Sanford Health and Marshfield Clinic are moving on from failed mergers with Minnesota health systems and announced Wednesday plans to combine their operations by year's end.

The tentative deal comes nearly a year after South Dakota-based Sanford Health and Minneapolis-based Fairview Health Services withdrew plans for a megamerger.

Duluth-based Essentia Health, meanwhile, announced in January that it was pulling out of a deal to merge with Wisconsin-based Marshfield, citing the clinic's financial challenges.

Under the agreement announced Wednesday, the newly combined system would be based at Sanford's headquarters in Sioux Falls.

It would employ nearly 56,000 people across 56 hospitals, more than 250 clinics and two health plans, with operations spanning the Upper Midwest.

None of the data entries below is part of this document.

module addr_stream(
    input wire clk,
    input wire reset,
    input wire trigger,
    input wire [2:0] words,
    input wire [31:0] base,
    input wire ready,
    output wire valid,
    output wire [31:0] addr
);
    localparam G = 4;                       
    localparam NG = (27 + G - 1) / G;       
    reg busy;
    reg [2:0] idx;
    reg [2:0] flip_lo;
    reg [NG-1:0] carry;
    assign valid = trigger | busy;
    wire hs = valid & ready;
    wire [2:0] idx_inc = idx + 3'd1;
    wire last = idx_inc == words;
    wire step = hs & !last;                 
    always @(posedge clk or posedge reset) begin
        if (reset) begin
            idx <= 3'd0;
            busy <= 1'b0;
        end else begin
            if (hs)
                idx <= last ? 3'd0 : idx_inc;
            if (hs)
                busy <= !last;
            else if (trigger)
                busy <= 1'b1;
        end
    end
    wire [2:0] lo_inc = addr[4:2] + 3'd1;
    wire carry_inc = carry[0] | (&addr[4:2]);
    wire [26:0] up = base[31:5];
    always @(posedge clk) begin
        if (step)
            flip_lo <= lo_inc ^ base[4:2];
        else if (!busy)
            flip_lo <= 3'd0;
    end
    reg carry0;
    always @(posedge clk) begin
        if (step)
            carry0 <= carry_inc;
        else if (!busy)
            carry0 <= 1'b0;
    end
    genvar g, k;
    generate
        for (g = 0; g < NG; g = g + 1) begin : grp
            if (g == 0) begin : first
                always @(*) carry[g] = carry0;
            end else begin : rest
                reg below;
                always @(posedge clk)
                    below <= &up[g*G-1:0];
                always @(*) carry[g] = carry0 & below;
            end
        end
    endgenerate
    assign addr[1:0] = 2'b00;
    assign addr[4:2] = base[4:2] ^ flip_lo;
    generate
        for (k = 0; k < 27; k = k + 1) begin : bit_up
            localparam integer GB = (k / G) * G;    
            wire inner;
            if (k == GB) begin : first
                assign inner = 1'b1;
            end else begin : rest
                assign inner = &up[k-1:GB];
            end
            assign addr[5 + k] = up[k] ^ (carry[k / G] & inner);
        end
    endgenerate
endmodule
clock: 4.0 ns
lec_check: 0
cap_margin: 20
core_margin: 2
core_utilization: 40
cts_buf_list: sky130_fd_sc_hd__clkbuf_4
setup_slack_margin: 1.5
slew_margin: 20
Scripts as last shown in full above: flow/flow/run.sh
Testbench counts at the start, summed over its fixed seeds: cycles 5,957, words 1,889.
Background: an optimization exercise with open tools, aiming at small area, a short achievable clock period and few clock cycles per item. Do not read the settings as production practice.
Where RTL was checked, it was by simulation tests only, not by an equivalence proof against the original.
Only the layout flow was run in run 5; the RTL was not checked for function there.
Power figures rest on the tool's default switching activity, not on a simulated workload.

===== design/flow/config.mk =====
export PLATFORM = sky130hd
export DESIGN_NAME = bin2bcd
export DESIGN_NICKNAME = bin2bcd
export VERILOG_FILES = /design/flow/design.v
export SDC_FILE = /design/flow/constraint.sdc
export NUM_CORES = 4
export LEC_CHECK = 0
export ABC_AREA = 1
export CAP_MARGIN = 20
export CORE_AREA = 2.3 2.72 63.7 63.28
export DIE_AREA = 0 0 66 66
export PLACE_DENSITY = 0.6
export SETUP_SLACK_MARGIN = 2.1
export SLEW_MARGIN = 20

===== design/flow/constraint.sdc =====
create_clock -name core_clock -period 5.0 [get_ports {clk}]
set_input_delay 1.0000 -clock core_clock [delete_from_list [all_inputs] [get_ports {clk}]]
set_output_delay 1.0000 -clock core_clock [all_outputs]
set_load 0.01 [all_outputs]

===== design/flow/design.v =====
module bin2bcd(bin, en, clk, reset, bcd_out, rdy);
	input [11:0] bin;
	input clk;
	input en;
	output [15:0] bcd_out;
	output rdy;
	input reset;
	reg [14:0] mid;     
	reg result_rdy;
	wire [12:0] front_o;
	wire [14:0] back_o;
	front u_front(.v(bin[11:2]), .o(front_o));
	always @(posedge clk)
		mid <= {front_o, bin[1:0]};
	always @(posedge clk or posedge reset) begin
		if (reset) result_rdy <= 1'b0;
		else result_rdy <= en;
	end
	back u_back(.m(mid[14:2]), .l(mid[1:0]), .o(back_o));
	assign bcd_out = {1'b0, back_o};
	assign rdy = result_rdy;
endmodule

"We are excited to combine our common purpose to lead the way for the future, drive innovation and solve the most pressing challenges facing rural health care," said Bill Gassen, president and CEO of Sanford Health, in a statement.

Last July, Sanford Health and Fairview announced they were halting merger plans following opposition from the University of Minnesota.

Earlier this year, the U and Fairview announced plans for the university to acquire from the health system its teaching hospital in Minneapolis. In 1997, Fairview acquired University of Minnesota Medical Center in a financial bailout.

Sanford Health currently operates a number of hospitals and clinics in western Minnesota in addition to locations in the Dakotas and Iowa. Marshfield runs dozens of clinics and hospitals in northern and western Wisconsin and in Michigan's Upper Peninsula.